#### Problem to work on
The entries should each be set down again precisely.

#### Provided records
## config.mk

```make
export PLATFORM = sky130hd
export DESIGN_NAME = display_seq_ctrl
export DESIGN_NICKNAME = d
export VERILOG_FILES = /design/src/rtl/display_defs_pkg.sv /design/src/rtl/display_seq_ctrl_blink_timer.sv /design/src/rtl/display_seq_ctrl.sv
export SDC_FILE = /design/constraint.sdc
export NUM_CORES = 1
export LEC_CHECK = 0
export BUFFER_PORTS_ARGS = -buffer_cell sky130_fd_sc_hd__buf_2
export CORE_AREA = 8 8 84 86
export CTS_CLUSTER_SIZE = 20
export DETAILED_ROUTE_END_ITERATION = 8
export DIE_AREA = 0 0 92 94
export SYNTH_ARGS = -nofsm -noshare
export SYNTH_HDL_FRONTEND = slang
export SYNTH_SLANG_ARGS = --single-unit
```

## constraint.sdc

```tcl
create_clock -name clock -period 2.8 [get_ports clock]
set_input_delay 0.42 -clock clock [delete_from_list [all_inputs] [get_ports clock]]
set_output_delay 0.42 -clock clock [all_outputs]
set_load 0.01 [all_outputs]
```

## src/rtl/display_defs_pkg.sv

```systemverilog
// display_defs: message-address codes and sequencer state encoding shared with the message memory
package display_defs;
  localparam logic [1:0] ADDR_NIVEL   = 2'b00;
  localparam logic [1:0] ADDR_VENCEU  = 2'b01;
  localparam logic [1:0] ADDR_PERDEU  = 2'b10;
  localparam logic [1:0] ADDR_APAGADO = 2'b11;
  typedef enum logic [2:0] {OCIOSO, NIVEL, RES_ON, RES_OFF, HOLD} state_t;
endpackage

```

## src/rtl/display_seq_ctrl_blink_timer.sv

```systemverilog
// blink_timer: blink-phase counter with a terminal-count pulse on the last cycle of each phase
module blink_timer #(
  parameter int BLINK_CYCLES = 25_000_000,
  parameter int CNT_W        = 25
) (
  input  logic clock,
  input  logic reset,
  input  logic clr,
  input  logic en,
  output logic tc
);
  logic [CNT_W-1:0] cnt;
  assign tc = en && cnt == CNT_W'(BLINK_CYCLES - 1);
  // count 0..BLINK_CYCLES-1 while enabled; clear wins over counting
  always_ff @(posedge clock or posedge reset)
    if (reset) cnt <= '0;
    else if (clr) cnt <= '0;
    else if (en) cnt <= tc ? '0 : cnt + CNT_W'(1);
endmodule

```

## src/rtl/display_seq_ctrl.sv

```systemverilog
// display_seq_ctrl: picks message address and level code for the HEX message memory from game events
module display_seq_ctrl
  import display_defs::*;
#(
  parameter int BLINK_CYCLES = 25_000_000,
  parameter int NUM_BLINKS   = 3,
  parameter int CNT_W        = 25
) (
  input  logic       clock,
  input  logic       reset,
  input  logic       iniciar,
  input  logic [1:0] nivel,
  input  logic       venceu,
  input  logic       perdeu,
  output logic [1:0] displayAddr,
  output logic [1:0] modo,
  output logic       exibindo_resultado,
  output logic       fim_exibicao
);
  localparam logic [2:0] LAST = 3'(NUM_BLINKS);
  state_t     state;
  logic [1:0] res;
  logic [2:0] blinks;
  logic       en, clr, tc;
  assign en  = state == RES_ON || state == RES_OFF;
  assign clr = !en || iniciar;
  blink_timer #(.BLINK_CYCLES(BLINK_CYCLES), .CNT_W(CNT_W)) u_timer (
    .clock(clock),
    .reset(reset),
    .clr  (clr),
    .en   (en),
    .tc   (tc)
  );
  // sequencer FSM with registered outputs; iniciar outside NIVEL always (re)starts play
  always_ff @(posedge clock or posedge reset)
    if (reset) begin
      state              <= OCIOSO;
      displayAddr        <= ADDR_APAGADO;
      modo               <= 2'b00;
      res                <= ADDR_APAGADO;
      blinks             <= 3'd0;
      exibindo_resultado <= 1'b0;
      fim_exibicao       <= 1'b0;
    end else begin
      fim_exibicao <= 1'b0;
      if (iniciar && state != NIVEL) begin
        state              <= NIVEL;
        displayAddr        <= ADDR_NIVEL;
        modo               <= nivel;
        blinks             <= 3'd0;
        exibindo_resultado <= 1'b0;
      end else
        case (state)
          NIVEL: begin
            modo <= nivel;
            if (venceu || perdeu) begin
              state              <= RES_ON;
              res                <= perdeu ? ADDR_PERDEU : ADDR_VENCEU;
              displayAddr        <= perdeu ? ADDR_PERDEU : ADDR_VENCEU;
              blinks             <= 3'd0;
              exibindo_resultado <= 1'b1;
            end
          end
          RES_ON:
            if (tc) begin
              state       <= RES_OFF;
              displayAddr <= ADDR_APAGADO;
              blinks      <= blinks + 3'd1;
            end
          RES_OFF:
            if (tc) begin
              displayAddr  <= res;
              state        <= blinks == LAST ? HOLD : RES_ON;
              fim_exibicao <= blinks == LAST;
            end
          default: ;
        endcase
    end
endmodule
```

#### Exercise response
## config.mk

```make
export PLATFORM = sky130hd
export DESIGN_NAME = display_seq_ctrl
export DESIGN_NICKNAME = d
export VERILOG_FILES = /design/src/rtl/display_defs_pkg.sv /design/src/rtl/display_seq_ctrl_blink_timer.sv /design/src/rtl/display_seq_ctrl.sv
export SDC_FILE = /design/constraint.sdc
export NUM_CORES = 1
export LEC_CHECK = 0
export BUFFER_PORTS_ARGS = -buffer_cell sky130_fd_sc_hd__buf_2
export CORE_AREA = 8 8 84 86
export CTS_CLUSTER_SIZE = 20
export DETAILED_ROUTE_END_ITERATION = 8
export DIE_AREA = 0 0 92 94
export SYNTH_ARGS = -nofsm -noshare
export SYNTH_HDL_FRONTEND = slang
export SYNTH_SLANG_ARGS = --single-unit
```

## constraint.sdc

```tcl
create_clock -name clock -period 2.8 [get_ports clock]
set_input_delay 0.42 -clock clock [delete_from_list [all_inputs] [get_ports clock]]
set_output_delay 0.42 -clock clock [all_outputs]
set_load 0.01 [all_outputs]
```

## src/rtl/display_defs_pkg.sv

```systemverilog
// display_defs: message-address codes and sequencer state encoding shared with the message memory
package display_defs;
  localparam logic [1:0] ADDR_NIVEL   = 2'b00;
  localparam logic [1:0] ADDR_VENCEU  = 2'b01;
  localparam logic [1:0] ADDR_PERDEU  = 2'b10;
  localparam logic [1:0] ADDR_APAGADO = 2'b11;
  typedef enum logic [2:0] {OCIOSO, NIVEL, RES_ON, RES_OFF, HOLD} state_t;
endpackage

```

## src/rtl/display_seq_ctrl_blink_timer.sv

```systemverilog
// blink_timer: blink-phase counter with a terminal-count pulse on the last cycle of each phase
module blink_timer #(
  parameter int BLINK_CYCLES = 25_000_000,
  parameter int CNT_W        = 25
) (
  input  logic clock,
  input  logic reset,
  input  logic clr,
  input  logic en,
  output logic tc
);
  logic [CNT_W-1:0] cnt;
  assign tc = en && cnt == CNT_W'(BLINK_CYCLES - 1);
  // count 0..BLINK_CYCLES-1 while enabled; clear wins over counting
  always_ff @(posedge clock or posedge reset)
    if (reset) cnt <= '0;
    else if (clr) cnt <= '0;
    else if (en) cnt <= tc ? '0 : cnt + CNT_W'(1);
endmodule

```

## src/rtl/display_seq_ctrl.sv

```systemverilog
// display_seq_ctrl: picks message address and level code for the HEX message memory from game events
module display_seq_ctrl
  import display_defs::*;
#(
  parameter int BLINK_CYCLES = 25_000_000,
  parameter int NUM_BLINKS   = 3,
  parameter int CNT_W        = 25
) (
  input  logic       clock,
  input  logic       reset,
  input  logic       iniciar,
  input  logic [1:0] nivel,
  input  logic       venceu,
  input  logic       perdeu,
  output logic [1:0] displayAddr,
  output logic [1:0] modo,
  output logic       exibindo_resultado,
  output logic       fim_exibicao
);
  localparam logic [2:0] LAST = 3'(NUM_BLINKS);
  state_t     state;
  logic [1:0] res;
  logic [2:0] blinks;
  logic       en, clr, tc;
  assign en  = state == RES_ON || state == RES_OFF;
  assign clr = !en || iniciar;
  blink_timer #(.BLINK_CYCLES(BLINK_CYCLES), .CNT_W(CNT_W)) u_timer (
    .clock(clock),
    .reset(reset),
    .clr  (clr),
    .en   (en),
    .tc   (tc)
  );
  // sequencer FSM with registered outputs; iniciar outside NIVEL always (re)starts play
  always_ff @(posedge clock or posedge reset)
    if (reset) begin
      state              <= OCIOSO;
      displayAddr        <= ADDR_APAGADO;
      modo               <= 2'b00;
      res                <= ADDR_APAGADO;
      blinks             <= 3'd0;
      exibindo_resultado <= 1'b0;
      fim_exibicao       <= 1'b0;
    end else begin
      fim_exibicao <= 1'b0;
      if (iniciar && state != NIVEL) begin
        state              <= NIVEL;
        displayAddr        <= ADDR_NIVEL;
        modo               <= nivel;
        blinks             <= 3'd0;
        exibindo_resultado <= 1'b0;
      end else
        case (state)
          NIVEL: begin
            modo <= nivel;
            if (venceu || perdeu) begin
              state              <= RES_ON;
              res                <= perdeu ? ADDR_PERDEU : ADDR_VENCEU;
              displayAddr        <= perdeu ? ADDR_PERDEU : ADDR_VENCEU;
              blinks             <= 3'd0;
              exibindo_resultado <= 1'b1;
            end
          end
          RES_ON:
            if (tc) begin
              state       <= RES_OFF;
              displayAddr <= ADDR_APAGADO;
              blinks      <= blinks + 3'd1;
            end
          RES_OFF:
            if (tc) begin
              displayAddr  <= res;
              state        <= blinks == LAST ? HOLD : RES_ON;
              fim_exibicao <= blinks == LAST;
            end
          default: ;
        endcase
    end
endmodule
```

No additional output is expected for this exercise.